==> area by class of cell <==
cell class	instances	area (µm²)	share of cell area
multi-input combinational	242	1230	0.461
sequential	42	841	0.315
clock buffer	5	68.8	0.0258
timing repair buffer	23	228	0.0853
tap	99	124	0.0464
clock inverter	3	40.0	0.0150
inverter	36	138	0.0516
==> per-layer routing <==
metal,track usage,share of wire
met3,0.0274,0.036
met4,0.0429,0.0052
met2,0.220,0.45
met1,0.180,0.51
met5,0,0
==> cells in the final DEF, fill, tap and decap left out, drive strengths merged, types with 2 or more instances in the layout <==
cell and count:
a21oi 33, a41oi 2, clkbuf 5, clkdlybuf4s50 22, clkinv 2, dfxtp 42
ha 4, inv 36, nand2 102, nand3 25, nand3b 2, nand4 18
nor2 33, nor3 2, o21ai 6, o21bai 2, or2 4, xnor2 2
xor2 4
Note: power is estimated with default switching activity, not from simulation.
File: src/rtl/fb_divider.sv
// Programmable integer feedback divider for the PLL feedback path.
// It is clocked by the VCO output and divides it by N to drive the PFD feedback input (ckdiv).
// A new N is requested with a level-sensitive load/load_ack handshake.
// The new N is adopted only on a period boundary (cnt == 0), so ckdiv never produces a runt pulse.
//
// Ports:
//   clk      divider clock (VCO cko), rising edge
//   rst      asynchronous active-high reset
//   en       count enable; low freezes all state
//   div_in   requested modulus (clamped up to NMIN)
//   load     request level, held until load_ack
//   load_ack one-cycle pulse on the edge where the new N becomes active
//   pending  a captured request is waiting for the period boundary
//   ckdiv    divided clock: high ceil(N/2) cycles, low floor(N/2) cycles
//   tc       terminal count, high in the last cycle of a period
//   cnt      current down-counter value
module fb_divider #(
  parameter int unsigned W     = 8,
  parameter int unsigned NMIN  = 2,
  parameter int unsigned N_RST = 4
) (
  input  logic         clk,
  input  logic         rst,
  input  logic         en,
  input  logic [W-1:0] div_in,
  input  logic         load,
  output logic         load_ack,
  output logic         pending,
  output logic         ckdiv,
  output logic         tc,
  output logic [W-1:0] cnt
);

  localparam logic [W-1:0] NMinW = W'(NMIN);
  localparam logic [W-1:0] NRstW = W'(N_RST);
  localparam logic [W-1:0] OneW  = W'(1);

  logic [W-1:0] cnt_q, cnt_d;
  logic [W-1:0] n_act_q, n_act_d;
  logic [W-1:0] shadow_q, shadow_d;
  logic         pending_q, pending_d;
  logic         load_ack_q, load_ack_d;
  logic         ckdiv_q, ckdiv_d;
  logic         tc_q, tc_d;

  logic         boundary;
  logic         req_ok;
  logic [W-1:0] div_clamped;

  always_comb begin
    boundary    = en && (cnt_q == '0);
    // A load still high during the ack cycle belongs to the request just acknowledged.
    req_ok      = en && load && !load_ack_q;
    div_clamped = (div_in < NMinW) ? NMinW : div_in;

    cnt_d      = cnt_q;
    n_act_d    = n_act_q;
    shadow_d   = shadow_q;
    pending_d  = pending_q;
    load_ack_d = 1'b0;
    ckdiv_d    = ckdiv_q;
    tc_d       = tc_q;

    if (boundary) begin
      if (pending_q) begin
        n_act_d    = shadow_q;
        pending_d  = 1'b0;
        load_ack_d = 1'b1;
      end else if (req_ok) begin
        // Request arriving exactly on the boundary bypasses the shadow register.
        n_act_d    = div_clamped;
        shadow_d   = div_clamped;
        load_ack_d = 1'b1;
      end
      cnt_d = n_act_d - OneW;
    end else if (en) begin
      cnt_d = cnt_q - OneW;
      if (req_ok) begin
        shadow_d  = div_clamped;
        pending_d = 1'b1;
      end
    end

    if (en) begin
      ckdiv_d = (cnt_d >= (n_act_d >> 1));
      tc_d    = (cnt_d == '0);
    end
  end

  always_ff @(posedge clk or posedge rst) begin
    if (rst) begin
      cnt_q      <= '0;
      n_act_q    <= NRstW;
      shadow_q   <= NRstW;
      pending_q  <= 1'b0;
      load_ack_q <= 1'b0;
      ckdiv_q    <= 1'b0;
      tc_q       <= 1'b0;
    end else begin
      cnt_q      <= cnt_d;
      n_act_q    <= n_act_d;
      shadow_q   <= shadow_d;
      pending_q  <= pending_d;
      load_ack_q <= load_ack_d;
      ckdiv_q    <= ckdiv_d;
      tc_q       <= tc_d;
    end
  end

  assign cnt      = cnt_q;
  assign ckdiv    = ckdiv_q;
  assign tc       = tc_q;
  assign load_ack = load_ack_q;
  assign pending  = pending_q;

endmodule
┄┄┄┄┄┄
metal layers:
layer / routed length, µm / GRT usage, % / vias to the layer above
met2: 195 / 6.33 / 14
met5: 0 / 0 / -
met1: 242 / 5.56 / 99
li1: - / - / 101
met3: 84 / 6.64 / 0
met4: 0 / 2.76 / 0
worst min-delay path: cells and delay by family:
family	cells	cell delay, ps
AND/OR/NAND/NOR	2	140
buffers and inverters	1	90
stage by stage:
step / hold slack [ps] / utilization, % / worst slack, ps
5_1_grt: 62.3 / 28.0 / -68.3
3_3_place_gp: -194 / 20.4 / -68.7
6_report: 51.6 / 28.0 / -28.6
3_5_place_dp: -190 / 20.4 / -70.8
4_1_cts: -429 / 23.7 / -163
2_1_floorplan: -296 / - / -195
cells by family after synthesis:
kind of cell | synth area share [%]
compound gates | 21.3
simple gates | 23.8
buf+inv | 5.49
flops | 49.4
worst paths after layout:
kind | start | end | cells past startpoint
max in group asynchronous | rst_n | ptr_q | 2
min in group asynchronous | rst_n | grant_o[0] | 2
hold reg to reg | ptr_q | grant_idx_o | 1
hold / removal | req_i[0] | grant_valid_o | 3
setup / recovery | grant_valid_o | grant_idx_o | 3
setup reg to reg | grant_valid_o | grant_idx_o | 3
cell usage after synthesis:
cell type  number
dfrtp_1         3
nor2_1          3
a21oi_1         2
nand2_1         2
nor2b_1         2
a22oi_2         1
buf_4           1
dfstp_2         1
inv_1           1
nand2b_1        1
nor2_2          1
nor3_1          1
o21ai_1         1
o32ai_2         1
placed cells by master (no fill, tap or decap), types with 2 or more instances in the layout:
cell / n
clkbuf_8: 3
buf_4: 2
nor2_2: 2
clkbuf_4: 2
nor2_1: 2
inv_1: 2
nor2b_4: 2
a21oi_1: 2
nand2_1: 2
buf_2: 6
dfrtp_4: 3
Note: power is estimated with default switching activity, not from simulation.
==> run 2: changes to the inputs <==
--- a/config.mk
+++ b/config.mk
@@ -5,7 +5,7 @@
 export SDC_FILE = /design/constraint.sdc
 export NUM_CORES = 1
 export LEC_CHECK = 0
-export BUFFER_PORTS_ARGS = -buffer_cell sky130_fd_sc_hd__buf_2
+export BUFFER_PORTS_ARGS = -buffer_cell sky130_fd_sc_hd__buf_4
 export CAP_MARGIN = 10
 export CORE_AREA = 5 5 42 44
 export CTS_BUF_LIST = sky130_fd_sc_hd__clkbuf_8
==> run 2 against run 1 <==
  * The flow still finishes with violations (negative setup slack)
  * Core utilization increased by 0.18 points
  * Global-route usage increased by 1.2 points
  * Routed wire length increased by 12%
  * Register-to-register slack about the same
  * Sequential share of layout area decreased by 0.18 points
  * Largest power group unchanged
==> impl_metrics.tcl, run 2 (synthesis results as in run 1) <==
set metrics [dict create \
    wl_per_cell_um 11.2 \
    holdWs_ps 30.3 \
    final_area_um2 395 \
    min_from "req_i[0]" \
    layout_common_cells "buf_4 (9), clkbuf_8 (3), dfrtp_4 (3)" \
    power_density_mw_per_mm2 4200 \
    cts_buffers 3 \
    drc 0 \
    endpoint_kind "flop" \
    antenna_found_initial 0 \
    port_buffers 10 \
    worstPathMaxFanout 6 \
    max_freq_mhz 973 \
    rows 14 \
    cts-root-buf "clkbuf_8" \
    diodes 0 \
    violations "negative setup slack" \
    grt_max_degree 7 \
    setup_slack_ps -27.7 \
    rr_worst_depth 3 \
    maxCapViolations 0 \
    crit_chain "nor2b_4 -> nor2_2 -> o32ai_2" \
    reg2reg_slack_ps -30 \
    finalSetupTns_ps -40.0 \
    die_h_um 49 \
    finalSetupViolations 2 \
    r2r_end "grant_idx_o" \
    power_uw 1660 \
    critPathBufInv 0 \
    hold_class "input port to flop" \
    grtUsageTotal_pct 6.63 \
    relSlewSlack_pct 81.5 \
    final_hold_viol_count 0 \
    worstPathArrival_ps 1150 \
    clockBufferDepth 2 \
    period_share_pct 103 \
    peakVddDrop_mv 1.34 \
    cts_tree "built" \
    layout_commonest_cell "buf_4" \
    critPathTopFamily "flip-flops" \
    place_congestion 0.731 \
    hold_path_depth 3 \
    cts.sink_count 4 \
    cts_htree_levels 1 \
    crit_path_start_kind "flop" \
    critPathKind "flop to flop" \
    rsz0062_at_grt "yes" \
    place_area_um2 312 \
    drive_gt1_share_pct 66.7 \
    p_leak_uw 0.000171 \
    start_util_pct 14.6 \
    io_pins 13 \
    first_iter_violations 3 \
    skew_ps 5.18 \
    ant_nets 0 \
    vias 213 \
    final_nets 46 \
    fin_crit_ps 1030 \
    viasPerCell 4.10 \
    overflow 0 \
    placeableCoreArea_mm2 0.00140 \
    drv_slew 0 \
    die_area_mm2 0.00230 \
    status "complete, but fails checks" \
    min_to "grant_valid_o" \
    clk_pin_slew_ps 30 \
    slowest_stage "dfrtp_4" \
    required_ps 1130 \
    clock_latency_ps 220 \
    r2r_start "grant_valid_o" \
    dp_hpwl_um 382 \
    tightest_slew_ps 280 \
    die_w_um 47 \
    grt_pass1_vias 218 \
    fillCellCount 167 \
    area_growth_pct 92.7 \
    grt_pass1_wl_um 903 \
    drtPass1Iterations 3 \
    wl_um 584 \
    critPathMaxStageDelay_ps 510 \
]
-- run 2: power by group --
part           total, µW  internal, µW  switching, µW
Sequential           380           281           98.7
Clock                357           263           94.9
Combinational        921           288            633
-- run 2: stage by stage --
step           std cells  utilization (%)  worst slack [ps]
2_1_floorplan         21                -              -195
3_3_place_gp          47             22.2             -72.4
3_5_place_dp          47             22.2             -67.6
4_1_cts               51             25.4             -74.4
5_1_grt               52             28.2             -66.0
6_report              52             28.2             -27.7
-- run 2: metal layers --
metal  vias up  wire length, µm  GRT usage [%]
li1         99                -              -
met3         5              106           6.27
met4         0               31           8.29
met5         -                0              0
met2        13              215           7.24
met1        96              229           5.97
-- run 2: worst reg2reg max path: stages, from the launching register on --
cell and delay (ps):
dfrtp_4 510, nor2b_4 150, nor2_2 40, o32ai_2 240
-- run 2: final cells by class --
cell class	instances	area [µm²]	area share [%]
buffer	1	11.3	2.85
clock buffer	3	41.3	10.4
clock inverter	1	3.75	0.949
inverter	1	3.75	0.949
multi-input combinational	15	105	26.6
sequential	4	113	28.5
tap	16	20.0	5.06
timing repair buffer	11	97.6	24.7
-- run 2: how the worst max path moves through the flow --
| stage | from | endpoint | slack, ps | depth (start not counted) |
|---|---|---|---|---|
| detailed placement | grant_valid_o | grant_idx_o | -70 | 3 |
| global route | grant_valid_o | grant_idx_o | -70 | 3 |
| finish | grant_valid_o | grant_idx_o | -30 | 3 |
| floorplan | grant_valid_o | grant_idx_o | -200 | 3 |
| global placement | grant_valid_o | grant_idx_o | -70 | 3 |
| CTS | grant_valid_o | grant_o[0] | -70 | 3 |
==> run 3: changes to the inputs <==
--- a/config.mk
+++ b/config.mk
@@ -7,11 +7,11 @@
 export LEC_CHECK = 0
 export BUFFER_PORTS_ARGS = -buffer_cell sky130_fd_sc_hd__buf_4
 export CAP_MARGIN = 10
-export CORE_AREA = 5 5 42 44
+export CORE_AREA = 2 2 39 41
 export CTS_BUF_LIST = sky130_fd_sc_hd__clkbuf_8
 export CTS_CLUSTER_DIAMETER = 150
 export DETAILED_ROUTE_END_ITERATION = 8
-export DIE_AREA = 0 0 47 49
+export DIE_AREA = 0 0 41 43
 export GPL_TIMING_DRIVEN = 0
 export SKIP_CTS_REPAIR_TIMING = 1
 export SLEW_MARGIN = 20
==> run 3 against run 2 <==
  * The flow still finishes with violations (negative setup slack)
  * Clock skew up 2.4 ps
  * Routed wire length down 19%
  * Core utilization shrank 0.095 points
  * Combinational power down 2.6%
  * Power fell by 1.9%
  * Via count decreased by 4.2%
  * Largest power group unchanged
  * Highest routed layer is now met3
┄┄┄┄┄┄
### AIM OF THE EXERCISE
Lines with the word "after" in them should be copied from the preceding records.

### FINISHED TASK
cells by family after synthesis:
worst paths after layout:
cell usage after synthesis:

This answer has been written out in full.